01 May, 2017

1 commit

  • Pablo Neira Ayuso says:

    ====================
    Netfilter/IPVS updates for net-next

    The following patchset contains Netfilter updates for your net-next
    tree. A large bunch of code cleanups, simplify the conntrack extension
    codebase, get rid of the fake conntrack object, speed up netns by
    selective synchronize_net() calls. More specifically, they are:

    1) Check for ct->status bit instead of using nfct_nat() from IPVS and
    Netfilter codebase, patch from Florian Westphal.

    2) Use kcalloc() wherever possible in the IPVS code, from Varsha Rao.

    3) Simplify FTP IPVS helper module registration path, from Arushi Singhal.

    4) Introduce nft_is_base_chain() helper function.

    5) Enforce expectation limit from userspace conntrack helper,
    from Gao Feng.

    6) Add nf_ct_remove_expect() helper function, from Gao Feng.

    7) NAT mangle helper function return boolean, from Gao Feng.

    8) ctnetlink_alloc_expect() should only work for conntrack with
    helpers, from Gao Feng.

    9) Add nfnl_msg_type() helper function to nfnetlink to build the
    netlink message type.

    10) Get rid of unnecessary cast on void, from simran singhal.

    11) Use seq_puts()/seq_putc() instead of seq_printf() where possible,
    also from simran singhal.

    12) Use list_prev_entry() from nf_tables, from simran signhal.

    13) Remove unnecessary & on pointer function in the Netfilter and IPVS
    code.

    14) Remove obsolete comment on set of rules per CPU in ip6_tables,
    no longer true. From Arushi Singhal.

    15) Remove duplicated nf_conntrack_l4proto_udplite4, from Gao Feng.

    16) Remove unnecessary nested rcu_read_lock() in
    __nf_nat_decode_session(). Code running from hooks are already
    guaranteed to run under RCU read side.

    17) Remove deadcode in nf_tables_getobj(), from Aaron Conole.

    18) Remove double assignment in nf_ct_l4proto_pernet_unregister_one(),
    also from Aaron.

    19) Get rid of unsed __ip_set_get_netlink(), from Aaron Conole.

    20) Don't propagate NF_DROP error to userspace via ctnetlink in
    __nf_nat_alloc_null_binding() function, from Gao Feng.

    21) Revisit nf_ct_deliver_cached_events() to remove unnecessary checks,
    from Gao Feng.

    22) Kill the fake untracked conntrack objects, use ctinfo instead to
    annotate a conntrack object is untracked, from Florian Westphal.

    23) Remove nf_ct_is_untracked(), now obsolete since we have no
    conntrack template anymore, from Florian.

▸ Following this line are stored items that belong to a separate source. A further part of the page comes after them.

<file path="src/rtl/mbist_runner.sv">
module mbist_runner #(
  parameter int DW = 16,
  parameter int FD = 8,
  parameter int CW = 16,
  parameter logic [15:0] SEED = 16'hACE1,
  localparam int MW = (DW + 7) / 8
) (
  input  logic          clk,
  input  logic          rst_n,
  input  logic          cmd_valid,
  input  logic [2:0]    cmd,
  input  logic [1:0]    pat_sel,
  input  logic          inf_run,
  input  logic          stop_nf,
  input  logic [7:0]    nf_thr,
  input  logic          dram_mode,
  input  logic          ac_en,
  input  logic          dx_en,
  input  logic          dm_en,
  input  logic [DW-1:0] user_word,
  input  logic [CW-1:0] word_total,
  output logic          issue_valid,
  output logic [DW-1:0] issue_data,
  output logic [MW-1:0] issue_mask,
  input  logic          ret_valid,
  input  logic [DW-1:0] ret_data,
  input  logic [MW-1:0] ret_mask,
  output logic          busy,
  output logic          done,
  output logic          fail,
  output logic [7:0]    fail_cnt,
  output logic [CW-1:0] word_cnt
);
  localparam int IW  = (DW > 1) ? $clog2(DW) : 1;
  localparam int AW  = (FD > 1) ? $clog2(FD) : 1;
  localparam int NW  = $clog2(FD + 1);
  localparam int PW  = DW + MW;

  logic [1:0]    pat_q;
  logic          inf_q, sonf_q, dm_q;
  logic [7:0]    thr_q;
  logic [CW-1:0] tot_q;
  logic [DW-1:0] user_q;
  logic [IW-1:0] idx_q;
  logic [15:0]   lfsr_q;
  logic [PW-1:0] mem [FD];
  logic [AW-1:0] wp_q, rp_q;
  logic [NW-1:0] cnt_q;

  logic cmd_start, cmd_halt, cmd_clr;
  assign cmd_start = cmd_valid && cmd == 3'd1 && !busy && !(ac_en && dx_en);
  assign cmd_halt  = cmd_valid && cmd == 3'd2 && busy;
  assign cmd_clr   = cmd_valid && cmd == 3'd3;

  logic [DW-1:0] walk, lfsr_rep, pat_w;
  assign walk = {{(DW-1){1'b0}}, 1'b1} << idx_q;

  always_comb begin
    for (int i = 0; i < DW; i++) lfsr_rep[i] = lfsr_q[i % 16];
  end

  always_comb begin
    case (pat_q)
      2'd0:    pat_w = ~walk;
      2'd1:    pat_w = walk;
      2'd2:    pat_w = lfsr_rep;
      default: pat_w = user_q;
    endcase
  end

  logic more, pop, mism, fail_end, drained, end_run;
  logic [PW-1:0] head;
  assign more        = inf_q || (word_cnt < tot_q);
  assign issue_valid = busy && more && (cnt_q != NW'(FD));
  assign issue_data  = pat_w;
  assign issue_mask  = dm_q ? pat_w[MW-1:0] : '0;

  assign head     = mem[rp_q];
  assign pop      = busy && ret_valid && (cnt_q != '0);
  assign mism     = pop && ((ret_data != head[DW-1:0]) ||
                            (dm_q && ret_mask != head[PW-1:DW]));
  assign fail_end = mism && (sonf_q ? (fail_cnt == thr_q) : inf_q);
  assign drained  = !more && (cnt_q == '0);
  assign end_run  = busy && (cmd_halt || fail_end || drained);

  always_ff @(posedge clk) begin
    if (issue_valid) mem[wp_q] <= {issue_mask, issue_data};
  end

  always_ff @(posedge clk) begin
    if (!rst_n) begin
      busy <= 1'b0; done <= 1'b0; fail <= 1'b0;
      fail_cnt <= '0; word_cnt <= '0;
      pat_q <= '0; inf_q <= 1'b0; sonf_q <= 1'b0; dm_q <= 1'b0;
      thr_q <= '0; tot_q <= '0; user_q <= '0;
      idx_q <= '0; lfsr_q <= SEED;
      wp_q <= '0; rp_q <= '0; cnt_q <= '0;
    end else if (cmd_clr) begin
      busy <= 1'b0; done <= 1'b0; fail <= 1'b0;
      fail_cnt <= '0; word_cnt <= '0;
      wp_q <= '0; rp_q <= '0; cnt_q <= '0;
    end else if (cmd_start) begin
      busy <= 1'b1; done <= 1'b0;
      fail_cnt <= '0; word_cnt <= '0;
      pat_q <= pat_sel; inf_q <= inf_run; sonf_q <= stop_nf;
      dm_q <= dm_en && !dram_mode;
      thr_q <= nf_thr; tot_q <= word_total; user_q <= user_word;
      idx_q <= '0; lfsr_q <= SEED;
      wp_q <= '0; rp_q <= '0; cnt_q <= '0;
    end else begin
      if (issue_valid) begin
        word_cnt <= word_cnt + 1'b1;
        idx_q    <= (idx_q == IW'(DW - 1)) ? '0 : idx_q + 1'b1;
        lfsr_q   <= {lfsr_q[14:0], lfsr_q[15] ^ lfsr_q[13] ^ lfsr_q[12] ^ lfsr_q[10]};
      end
      if (mism) begin
        fail     <= 1'b1;
        fail_cnt <= (fail_cnt == 8'hFF) ? 8'hFF : fail_cnt + 1'b1;
      end
      if (end_run) begin
        busy <= 1'b0; done <= 1'b1;
        wp_q <= '0; rp_q <= '0; cnt_q <= '0;
      end else begin
        if (issue_valid) wp_q <= (wp_q == AW'(FD - 1)) ? '0 : wp_q + 1'b1;
        if (pop)         rp_q <= (rp_q == AW'(FD - 1)) ? '0 : rp_q + 1'b1;
        case ({issue_valid, pop})
          2'b10:   cnt_q <= cnt_q + 1'b1;
          2'b01:   cnt_q <= cnt_q - 1'b1;
          default: cnt_q <= cnt_q;
        endcase
      end
    end
  end


  bounded_cnt_chk: assert property (@(posedge clk) disable iff (!rst_n)
    (busy && !inf_q) |-> word_cnt <= tot_q);


  fifo_depth_chk: assert property (@(posedge clk) disable iff (!rst_n)
    cnt_q <= NW'(FD));


  busy_done_excl_chk: assert property (@(posedge clk) disable iff (!rst_n)
    !(busy && done));


  done_hold_chk: assert property (@(posedge clk) disable iff (!rst_n)
    (done && !cmd_start && !cmd_clr) |=> done);


  fail_sticky_chk: assert property (@(posedge clk) disable iff (!rst_n)
    (fail && !cmd_clr) |=> fail);


  fail_sat_chk: assert property (@(posedge clk) disable iff (!rst_n)
    ($past(fail_cnt) == 8'hFF && !$past(cmd_clr) && !$past(cmd_start)) |-> fail_cnt == 8'hFF);


  nth_bound_chk: assert property (@(posedge clk) disable iff (!rst_n)
    (busy && sonf_q) |-> fail_cnt <= thr_q);
endmodule

</file>
<file path="config.mk">
export PLATFORM = sky130hd
export DESIGN_NAME = mbist_runner
export DESIGN_NICKNAME = d
export VERILOG_FILES = /design/src/rtl/mbist_runner.sv
export SDC_FILE = /design/constraint.sdc
export NUM_CORES = 1
export LEC_CHECK = 0
export ABC_CLOCK_PERIOD_IN_PS = 13750
export CELL_PAD_IN_SITES_DETAIL_PLACEMENT = 0
export CELL_PAD_IN_SITES_GLOBAL_PLACEMENT = 1
export CORE_ASPECT_RATIO = 0.75
export CORE_UTILIZATION = 55
export DETAILED_ROUTE_END_ITERATION = 6
export DONT_BUFFER_PORTS = 1
export PLACE_DENSITY_LB_ADDON = 0.3
export RECOVER_POWER = 100
export SYNTH_ARGS = -nofsm -noshare
export SYNTH_HDL_FRONTEND = slang
export SYNTH_SLANG_ARGS = --single-unit
</file>
<file path="constraint.sdc">
create_clock -name clk -period 13.75 [get_ports clk]
set_input_delay 1.375 -clock clk [delete_from_list [all_inputs] [get_ports clk]]
set_output_delay 1.375 -clock clk [all_outputs]
set_load 0.02 [all_outputs]
</file>
==> results.cfg <==
[sta]
post-route-min-period_ns = 5.678
slew-limit-headroom_pct = -59.46
rsz0062_at_grt = false
drv_slew = 153
max_freq_mhz = 176.1
worst_pin_slew_ns = 2.392
setup_viol = 0
finalHoldViolCount = 0
final.setup.tns_ns = 0
period_share_pct = 41.29
skew_ns = 0.01216

[place]
gp_congestion = 0.7827
place_inst = 1190
dp_hpwl_um = 16430
numPortBuffers = 0

[clocking]
cts_tree = built
clock_path_buffers = 3
clkLatencyLatePin_ns = 0.51
hold_buffers = 0
cts_made_buffers = 24
clock_sinks = 249
post_cts.repair.setup_buffers = 0
path_clk_slew_ns = 0.06
cts_resized = 0
htree_num_levels = 1
cts-root-buf = clkbuf_16

[layout]
fin_cells = 1234
drive_gt1_share_pct = 6.320
nFillCells = 1602
antenna_cells = 0
fin_nets = 1067
synthToLayoutAreaGrowth_pct = 9.557

[synth]
synth.distinct_cells = 57
netlist_area_mm2 = 0.01100
syn_inst = 958
synthArstFlopShare_pct = 0
synth_edf_count = 144
postSynthAreaPerCell_um2 = 11.48
syn_nets = 1062
ys.warnings.count = 0
synthFlopType = edfxtp_1
seq_area_frac_synth_pct = 58.43
ys_ff_latch = 249

[grt]
grt_max_degree = 50
grt_pass1_vias = 6749
grt.overflow.total = 0
grt_util_all_layers_pct = 24.87
antenna_found_initial = 0
grt_pass1_wl_um = 39060

[pwr]
p_leak_nw = 4.144
power_density_mw_per_mm2 = 127.1
peakVddDrop_v = 0.00008869
power.total_w = 0.001532

[worst_setup_path]
path_class = in2reg
end_kind = register
crit_fanout = 49
worstPathArrival_ns = 6.00
start_kind = primary input
cp.required_ns = 14.08

[die]
rows = 44
start_util_pct = 56.43
dieArea_mm2 = 0.02057
coreArea_mm2 = 0.01949
die_x_um = 165.3
ios = 119
die_h_um = 124.5

[routing]
drt_iter0_markers = 755
drtAntennaViolNets = 0
viasPerCell = 5.785
vias = 7139
wl_per_cell_um = 20.02
drt_wl_total_um = 24700
drtPass1Iterations = 7
route.detailed.drc = 6

[run_status]
failed_checks = design-rule violations, max-capacitance violations, max-slew violations
status = finished, violations left

[hold_path]
hp-class = reg2reg

[job]
cap_viol_max_count = 5
==> critical path, stage by stage <==
cell and delay (ns):
nor2b_1 0.16, nand3_2 0.08, clkbuf_1 1.70, nand3_1 1.36
nor2_1 1.15, a22oi_1 0.17
==> cells by family (layout without fill, tap and decap cells) <==
group                      after synthesis  count (layout)  synth area share, %
and+or+nand+nor                        293             293                12.14
DFF                                    249             249                58.43
AOI/OAI and AO/OA                      177             177                10.65
buffers and inverters                   85             108                3.129
muxes                                   74              74                8.157
xor gates and xnor gates                49              49                3.902
adders and majority gates               31              31                3.595
==> cells in the final DEF (no fill, tap or decap), types with 30 or more instances in the layout <==
cell and n:
ha_1 30, xnor2_1 30, nand2_1 154, a21oi_1 73, mux2i_1 57, dfxtp_1 103
a22oi_1 31, edfxtp_1 144, inv_1 38, nor2_1 45
==> flip-flops by register name, indices dropped and copies added (netlist names), 2 cells and up, named ones only <==
signal,count
wp_q,3
fail_cnt,8
user_q,16
cnt_q,4
word_cnt,16
idx_q,4
mem,144
thr_q,8
tot_q,16
pat_q,2
lfsr_q,16
rp_q,3
==> cell type report <==
cell class                 count  area (um^2)  share of cell area [%]
sequential                   249         6429                   53.35
inverter                      40        150.1                   1.246
tap                          253        316.6                   2.627
clock inverter                11        180.2                   1.495
multi-input combinational    624         4193                   34.80
clock buffer                  33        675.6                   5.607
timing repair buffer          24        105.1                  0.8723
==> synthesized netlist by cell type, drive strengths merged (3+ instances only) <==
cell / number / area share (%)
xor2: 19 / 1.5
clkbuf: 34 / 1.2
nor2b: 13 / 0.74
a31oi: 5 / 0.28
nor4b: 4 / 0.32
a22o: 16 / 1.3
a2bb2oi: 4 / 0.32
nor3: 16 / 0.73
and3: 8 / 0.46
xnor2: 30 / 2.4
nand2: 154 / 5.3
a221oi: 3 / 0.24
nor2: 45 / 1.5
nand2b: 3 / 0.17
inv: 38 / 1.3
nor4: 11 / 0.68
dfxtp: 105 / 19
mux2: 5 / 0.51
nor3b: 5 / 0.34
nand4: 7 / 0.46
or2: 4 / 0.23
edfxtp: 144 / 39
nand3: 12 / 0.59
mux4: 12 / 2.5
o21ai: 15 / 0.68
ha: 30 / 3.4
buf: 11 / 0.60
a22oi: 31 / 2.1
mux2i: 57 / 5.2
a211oi: 7 / 0.52
a21o: 8 / 0.55
a21oi: 76 / 3.6
and2: 8 / 0.46
==> worst paths after layout <==
path | start | end | slack (ns) | depth (start not counted)
min reg2reg | user_q[2] | user_q[2] | 0.46 | 2
max | cmd_valid | lfsr_q[6] | 8.07 | 6
min | user_q[2] | user_q[2] | 0.46 | 2
max reg2reg | busy | lfsr_q[6] | 8.33 | 6
==> report_power, final <==
part / internal [W] / leakage [nW] / switching [W]
Clock: 0.000437 / 0.415 / 0.000268
Combinational: 0.0000101 / 1.50 / 0.0000274
Sequential: 0.000787 / 2.23 / 0.00000236
==> through the flow <==
| stage | utilization, % | hold WS [ns] | area (um^2) | setup slack [ns] |
|---|---|---|---|---|
| 3_5_place_dp | 58.22 | 0.4474 | 11350 | 9.364 |
| 3_3_place_gp | 58.22 | 0.4442 | 11350 | 9.400 |
| 2_1_floorplan | - | 0.4329 | 11000 | 9.031 |
| 6_report | 61.83 | 0.4551 | 12050 | 8.072 |
| 5_1_grt | 61.83 | 0.4759 | 12050 | 7.708 |
| 4_1_cts | 62.62 | 0.4574 | 12200 | 9.112 |
==> per-layer routing <==
layer | track usage, % | part of all wire (%) | up-vias
met5 | 0 | 0 | -
met4 | 4.425 | 1.3 | 0
met3 | 4.396 | 7.6 | 31
met2 | 35.61 | 43 | 214
met1 | 39.51 | 48 | 3432
li1 | - | - | 3462
(Power assumes the default switching activity.)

    24) Add event mask support to nft_ct, also from Florian.

    25) Move nf_conn_help structure to
    include/net/netfilter/nf_conntrack_helper.h.

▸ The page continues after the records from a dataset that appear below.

### src/rtl/lin_wkup_pkg.sv
package lin_wkup_pkg;

  typedef enum logic [1:0] {
    ST_IDLE  = 2'd0,
    ST_ARMED = 2'd1,
    ST_SEND  = 2'd2
  } wk_state_e;

  // Bit idx of the wake-up character for a given width.
  // Newer revision: upper half set (0xF0 at 8 bits).
  // Older revision: only the top bit set (0x80 at 8 bits).
  function automatic logic wake_bit(input logic legacy, input int idx, input int width);
    if (legacy) return (idx == width - 1);
    return (idx >= width / 2);
  endfunction

endpackage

    26) Add a fixed 32 bytes scratchpad area for conntrack helpers.
    Thus, we don't deal with variable conntrack extensions anymore.
    Make sure userspace conntrack helper doesn't go over that size.
    Remove variable size ct extension infrastructure now this code
    got no more clients. From Florian Westphal.

    27) Restore offset and length of nf_ct_ext structure to 8 bytes now
    that wraparound is not possible any longer, also from Florian.

    28) Allow to get rid of unassured flows under stress in conntrack,
    this applies to DCCP, SCTP and TCP protocols, from Florian.

    29) Shrink size of nf_conntrack_ecache structure, from Florian.

    30) Use TCP_MAX_WSCALE instead of hardcoded 14 in TCP tracker,
    from Gao Feng.

    31) Register SYNPROXY hooks on demand, from Florian Westphal.

    32) Use pernet hook whenever possible, instead of global hook
    registration, from Florian Westphal.

    33) Pass hook structure to ebt_register_table() to consolidate some
    infrastructure code, from Florian Westphal.

    34) Use consume_skb() and return NF_STOLEN, instead of NF_DROP in the
    SYNPROXY code, to make sure device stats are not fooled, patch
    from Gao Feng.

    35) Remove NF_CT_EXT_F_PREALLOC this kills quite some code that we
    don't need anymore if we just select a fixed size instead of
    expensive runtime time calculation of this. From Florian.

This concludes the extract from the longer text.